Trees or hierarchies are naturally parallel data structures. Fork/Join algorithms process hierarchical data or problems concurrently. Use GParsPool and its Fork/Join convenience layer was designed to created Fork/Join calculations easily.

Creating asynchronous functions that will run in the background whenever executed

Long-lasting calculations can be run in the background with very little syntactic and performance overhead. Use asynchronous functions within either GParsPool or GParsExecutorsPool

  • callAsync() to invoke a closure asynchronously
  • asyncFun() to create an asynchronous closure out of the original one. 
  • Asynchronous closures can then be combined just like the original sequential ones

Building concurrent systems for large data processing

Use dataflow channels and operators to build networks of independent, asynchronous, event-driven calculations that process data.
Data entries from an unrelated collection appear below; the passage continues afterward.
===== src/sync_two_ff.sv =====
// two-flop synchroniser for every pin that arrives from outside the system clock domain
// assumes: the clock enable freezes it along with the rest of the block
`timescale 1ns/1ps
`include "ldc_regs.svh"

module sync_two_ff (
  input wire logic i_clk_sys,
  input wire logic i_srst,
  input wire logic i_clk_en,
  input wire logic [`LDC_SYNC_W-1:0] i_async,
  output logic [`LDC_SYNC_W-1:0] o_sync
);

  ldc_pkg::sync_state_t q;
  ldc_pkg::sync_state_t d;

  always_comb begin
    d = q;
    if (i_clk_en) begin
      d.s1 = i_async;
      d.s2 = q.s1;
    end
  end

  always_ff @(posedge i_clk_sys) begin
    if (i_srst) begin
      q <= '0;
    end else begin
      q <= d;
    end
  end

  assign o_sync = q.s2;

endmodule


===== src/step_saturator.sv =====
// adds a signed five-bit step to an eight-bit code, clamping at zero and at a limit
// assumes: purely combinational, inputs come from registers of the caller
`timescale 1ns/1ps

module step_saturator (
  input wire logic [7:0] i_code,
  input wire logic [4:0] i_step,
  input wire logic [7:0] i_limit,
  output logic [7:0] o_code,
  output logic o_over
);

  logic signed [9:0] sum;

  always_comb begin
    sum = $signed({2'h0, i_code}) + $signed({{5{i_step[4]}}, i_step});
    o_over = 1'b0;
    if (sum < $signed(10'h000)) begin
      o_code = 8'h00;
    end else if (sum > $signed({2'h0, i_limit})) begin
      o_code = i_limit;
      o_over = 1'b1;
    end else begin
      o_code = sum[7:0];
    end
  end

endmodule


===== src/laser_driver_control_regs.sv =====
// serial-programmed control register bank of a laser driver
// assumes: select, serial clock, data, disable, strap comparators, fault detector and
// signal detector are asynchronous pins; the serial clock is far slower than i_clk_sys
//
// Operation
// - a rising select line starts a new serial command
// - select going low ends the command and returns the serial machine to idle
// - strap level maps to address bits 6:5 as 11, 10, 01, 00
// - disable high or open turns bias and modulation off
// - a detected fault drives fault output high and keeps it latched
// - fault clears only when gone and latch cleared by toggling disable
// - data pin is open-drain while returning read data, else an input
// - two-bit equaliser setting selects 1, 3 or 5.5 dB boost
// - polarity bit in transmit control sets outputs following or inverting inputs
// - bit 5 of first transmit status shows AC input signal presence
// - nine-bit bias code, upper eight written directly during initialisation
// - bias code lsb cleared at reset, then set only through step bit 7
// - upper bias code never exceeds the bias limit register
// - low five step bits are a signed step added to the bias code
// - overshooting increment sets bias warning flag and loads the limit
// - modulation uses code, limit, step and deemphasis registers
// - overshooting modulation increment sets warning flag and loads its limit
// - each operation is sixteen bits, msb first, sixteen master clocks
// - in a read the device returns eight bits msb first on rising clocks
`timescale 1ns/1ps
`include "ldc_regs.svh"

module laser_driver_control_regs (
  input wire logic i_clk_sys,
  input wire logic i_srst,
  input wire logic i_clk_en,
  input wire logic i_select_strobe,
  input wire logic i_scl,
  input wire logic i_sda_in,
  output logic o_sda_out,
  output logic o_sda_oe,
  input wire logic [2:0] i_address_strap_pin,
  input wire logic i_disable,
  input wire logic i_fault_detect,
  input wire logic i_signal_present,
  output logic o_fault,
  output logic [8:0] o_bias_dac_code,
  output logic [8:0] o_mod_dac_code,
  output logic o_bias_en,
  output logic o_mod_en,
  output logic o_output_polarity_bit,
  output logic [1:0] o_input_eq_setting,
  output logic [7:0] o_deemphasis_setting,
  output logic [1:0] o_deemphasis_ctrl
);

  // ----------------------------------------
  // functions
  // ----------------------------------------
  function automatic logic [1:0] strap_decode(input logic [2:0] cmp);
    logic [1:0] r;
    r = 2'h0;
    case (cmp)
      3'h7: r = 2'h3;
      3'h3: r = 2'h2;
      3'h1: r = 2'h1;
      default: r = 2'h0;
    endcase
    return r;
  endfunction

  function automatic logic [7:0] min8(input logic [7:0] a, input logic [7:0] b);
    return (a > b) ? b : a;
  endfunction

  // the address is judged at the header for a read and only at the commit for a write
  function automatic logic addr_match(input logic [7:0] hdr, input logic [2:0] strap);
    return hdr[`LDC_HDR_ADDR_HI:`LDC_HDR_ADDR_LO] == strap_decode(strap);
  endfunction

  function automatic logic [4:0] hdr_index(input logic [7:0] hdr);
    return hdr[`LDC_HDR_IDX_HI:`LDC_HDR_IDX_LO];
  endfunction

  // ----------------------------------------
  // input synchronisers
  // ----------------------------------------
  logic [`LDC_SYNC_W-1:0] sync_out;
  logic scl_s;
  logic sel_s;
  logic sda_s;
  logic dis_s;
  logic flt_s;
  logic sig_s;
  logic [2:0] strap_s;

  sync_two_ff u_sync (
    .i_clk_sys(i_clk_sys),
    .i_srst(i_srst),
    .i_clk_en(i_clk_en),
    .i_async({i_address_strap_pin, i_signal_present, i_fault_detect, i_disable, i_sda_in, i_select_strobe, i_scl}),
    .o_sync(sync_out)
  );

  assign {strap_s, sig_s, flt_s, dis_s, sda_s, sel_s, scl_s} = sync_out;

  // ----------------------------------------
  // state
  // ----------------------------------------
  ldc_pkg::ctrl_state_t q;
  ldc_pkg::ctrl_state_t d;

  logic [7:0] wr_data;
  logic [7:0] bias_step_code;
  logic [7:0] mod_step_code;
  logic bias_over;
  logic mod_over;

  // write data as it stands at the sixteenth rising clock, before it is shifted in
  assign wr_data = {q.rx_shift[6:0], sda_s};

  step_saturator u_bias_sat (
    .i_code(q.bias_up),
    .i_step(wr_data[4:0]),
    .i_limit(q.bias_lim),
    .o_code(bias_step_code),
    .o_over(bias_over)
  );

  step_saturator u_mod_sat (
    .i_code(q.mod_up),
    .i_step(wr_data[4:0]),
    .i_limit(q.mod_lim),
    .o_code(mod_step_code),
    .o_over(mod_over)
  );

  // ----------------------------------------
  // register read decode
  // ----------------------------------------
  function automatic logic [7:0] reg_read(input ldc_pkg::ctrl_state_t s, input logic [4:0] idx,
                                          input logic sig);
    logic [7:0] r;
    r = 8'h00;
    case (idx)
      `LDC_IDX_TRANSMIT_CONTROL_REG: r = s.transmit_control_reg;
      `LDC_IDX_BIAS_STEP: r = s.bias_step;
      `LDC_IDX_MOD_STEP: r = s.mod_step;
      `LDC_IDX_BIAS_CODE: r = s.bias_up;
      `LDC_IDX_MOD_CODE: r = s.mod_up;
      `LDC_IDX_MOD_LIMIT: r = s.mod_lim;
      `LDC_IDX_BIAS_LIMIT: r = s.bias_lim;
      `LDC_IDX_STAT1: begin
        r[`LDC_STAT1_FAULT] = s.fault_latch;
        r[`LDC_STAT1_SIGNAL] = sig;
      end
      `LDC_IDX_STAT2: begin
        r[`LDC_STAT2_BIAS] = s.bias_flag;
        r[`LDC_STAT2_MOD] = s.mod_flag;
      end
      `LDC_IDX_DEEMPH: r = s.deemph;
      `LDC_IDX_EQ: r = {6'h00, s.eq};
      default: r = 8'h00;
    endcase
    return r;
  endfunction

  // ----------------------------------------
  // next state
  // ----------------------------------------
  logic scl_rise;
  logic sel_rise;
  logic [4:0] idx;
  logic addr_hit;
  logic wr_ok;

  always_comb begin
    d = q;
    scl_rise = scl_s & ~q.scl_prev;
    sel_rise = sel_s & ~q.sel_prev;
    idx = hdr_index(q.hdr);
    addr_hit = addr_match(q.hdr, strap_s);
    wr_ok = 1'b0;
    // a low clock enable leaves every field, edge detectors included, as it was
    if (i_clk_en) begin
      d.scl_prev = scl_s;
      d.sel_prev = sel_s;
      d.dis_prev = dis_s;

      // serial frame machine
      if (!sel_s) begin
        d.ser = ldc_pkg::SER_IDLE;
        d.sda_oe = 1'b0;
        d.bit_cnt = 4'h0;
        d.frame_free = 1'b0;
      end else if (sel_rise) begin
        d.ser = ldc_pkg::SER_HDR;
        d.bit_cnt = 4'h0;
        d.sda_oe = 1'b0;
        d.frame_free = q.unlock_pending;
        d.unlock_pending = 1'b0;
      end else if (scl_rise) begin
        d.bit_cnt = q.bit_cnt + 4'h1;
        d.rx_shift = wr_data;
        case (q.ser)
          ldc_pkg::SER_HDR: begin
            if (q.bit_cnt == `LDC_HDR_LAST) begin
              d.hdr = wr_data;
              if (sda_s && addr_match(wr_data, strap_s)) begin
                d.ser = ldc_pkg::SER_RD;
                d.tx_shift = reg_read(q, hdr_index(wr_data), sig_s);
                d.sda_oe = ~d.tx_shift[7];
              end else if (sda_s) begin
                d.ser = ldc_pkg::SER_IDLE;
              end else begin
                d.ser = ldc_pkg::SER_WR;
              end
            end
          end
          ldc_pkg::SER_RD: begin
            d.tx_shift = {q.tx_shift[6:0], 1'b0};
            d.sda_oe = ~d.tx_shift[7];
            if (q.bit_cnt == `LDC_FRAME_LAST) begin
              d.sda_oe = 1'b0;
              d.ser = ldc_pkg::SER_IDLE;
            end
          end
          ldc_pkg::SER_WR: begin
            if (q.bit_cnt == `LDC_FRAME_LAST) begin
              d.ser = ldc_pkg::SER_IDLE;
              wr_ok = addr_hit;
            end
          end
          default: d.ser = ldc_pkg::SER_IDLE;
        endcase
      end

      // disable falling edge clears the warnings, and the fault latch only when the fault is gone
      if (q.dis_prev && !dis_s) begin
        if (!flt_s) begin
          d.fault_latch = 1'b0;
        end
        d.bias_flag = 1'b0;
        d.mod_flag = 1'b0;
      end

      // register write commit
      if (wr_ok) begin
        if (q.frame_free) begin
          case (idx)
            `LDC_IDX_TRANSMIT_CONTROL_REG: d.transmit_control_reg = wr_data;
            `LDC_IDX_BIAS_CODE: d.bias_up = min8(wr_data, q.bias_lim);
            `LDC_IDX_MOD_CODE: d.mod_up = min8(wr_data, q.mod_lim);
            `LDC_IDX_BIAS_LIMIT: begin
              d.bias_lim = wr_data;
              d.bias_up = min8(q.bias_up, wr_data);
            end
            `LDC_IDX_MOD_LIMIT: begin
              d.mod_lim = wr_data;
              d.mod_up = min8(q.mod_up, wr_data);
            end
            `LDC_IDX_DEEMPH: d.deemph = wr_data;
            `LDC_IDX_EQ: d.eq = wr_data[1:0];
            default: d.eq = q.eq;
          endcase
        end
        // step and mode registers stay writable without unlocking
        case (idx)
          `LDC_IDX_BIAS_STEP: begin
            d.bias_step = wr_data;
            d.bias_lsb = wr_data[`LDC_STEP_LSB];
            d.bias_up = bias_step_code;
            if (bias_over) begin
              d.bias_flag = 1'b1;
            end
          end
          `LDC_IDX_MOD_STEP: begin
            d.mod_step = wr_data;
            d.mod_lsb = wr_data[`LDC_STEP_LSB];
            d.mod_up = mod_step_code;
            if (mod_over) begin
              d.mod_flag = 1'b1;
            end
          end
          `LDC_IDX_MODE: begin
            if (wr_data == `LDC_UNLOCK_KEY) begin
              d.unlock_pending = 1'b1;
            end
          end
          default: d.unlock_pending = d.unlock_pending;
        endcase
      end

      // a fault present in the same cycle as the clear keeps the latch set
      if (flt_s) begin
        d.fault_latch = 1'b1;
      end

      // enables lag the control register by one clock, far below the current settling time
      d.bias_en = ~dis_s & ~d.fault_latch & q.transmit_control_reg[`LDC_TRANSMIT_CONTROL_REG_EN];
      d.mod_en = ~dis_s & ~d.fault_latch & q.transmit_control_reg[`LDC_TRANSMIT_CONTROL_REG_EN];
    end
  end

  // ----------------------------------------
  // registers
  // ----------------------------------------
  always_ff @(posedge i_clk_sys) begin
    if (i_srst) begin
      q <= '0;
      q.ser <= ldc_pkg::SER_IDLE;
      q.transmit_control_reg <= `LDC_RST_BYTE;
      q.bias_up <= `LDC_RST_CODE;
      q.mod_up <= `LDC_RST_CODE;
      q.bias_lsb <= 1'b0;
      q.mod_lsb <= 1'b0;
      q.bias_lim <= `LDC_RST_LIMIT;
      q.mod_lim <= `LDC_RST_LIMIT;
      q.deemph <= `LDC_RST_BYTE;
      q.eq <= `LDC_RST_EQ;
      // matches the synchroniser's reset level, so no false disable edge follows reset
      q.dis_prev <= 1'b0;
    end else begin
      q <= d;
    end
  end

  // ----------------------------------------
  // outputs
  // ----------------------------------------
  // open drain: the pad only ever pulls low, the high level comes from the pull-up
  assign o_sda_out = q.sda_out;
  assign o_sda_oe = q.sda_oe;
  assign o_fault = q.fault_latch;
  assign o_bias_dac_code = {q.bias_up, q.bias_lsb};
  assign o_mod_dac_code = {q.mod_up, q.mod_lsb};
  assign o_bias_en = q.bias_en;
  assign o_mod_en = q.mod_en;
  assign o_output_polarity_bit = q.transmit_control_reg[`LDC_TRANSMIT_CONTROL_REG_POL];
  assign o_input_eq_setting = q.eq;
  assign o_deemphasis_setting = q.deemph;
  assign o_deemphasis_ctrl = q.transmit_control_reg[`LDC_TRANSMIT_CONTROL_REG_DE_HI:`LDC_TRANSMIT_CONTROL_REG_DE_LO];

endmodule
Dataflow networks are typically used for data or image processing, data mining or computer simulations.

Protecting shared piece of data from concurrent access

In some scenarios shared mutable state models the problem domain better than other paradigms. Imagine, for example, a shopping cart accessed concurrently by multiple user requests. To protect such a shared resource from concurrent modifications use Agents. They will wrap the data and guard access to it.

Protecting multiple shared data elements from concurrent access and preserving their mutual consistency

When the number of shared mutable resources grows and multiple of them need to be touched without intervention from other threads, use Software Transactional Memory to demarcate ACI(D) transactions for concurrent blocks of code that access the data. STM will give you the illusion that threads can access data without care about the other threads. The STM engine will resolve all conflicts and automatically re-try aborted transactions.

Share one-shot values among threads/tasks, e.g. when testing asynchronously calculated results

Use DataflowVariables with the thread-safe single-write multiple-read semantics. They ensure the reader cannot continue before a value is safely written to the variable by another thread. Also, they allow for callbacks to be registered and invoked as soon as a value gets bound.

Splitting algorithms explicitly into independent asynchronous objects with direct addressing

Use Actors in one of its many flavors. This is exactly their domain - independent active objects exchanging messages asynchronously.

Wrapping actors with a POJO facade

Active Objects offer OO interface to actors. You get POJOs, whose methods are asynchronous and whose state is protected under the same guarantees as with actors.

Splitting algorithms explicitly into independent concurrent processes with indirect addressing

Use Dataflow tasks/processes communicating through dataflow channels or Groovy CSP. Unlike with Actors, you get deterministic behavior allowing for re-use and composability. Additionally, you may also combine asynchronous and synchronous communication channels to limit the number of unprocessed messages in the network. The ability to address parties indirectly through channels loosens the coupling between components of the algorithm and makes tasks such as load-balancing or broadcasting easier to implement.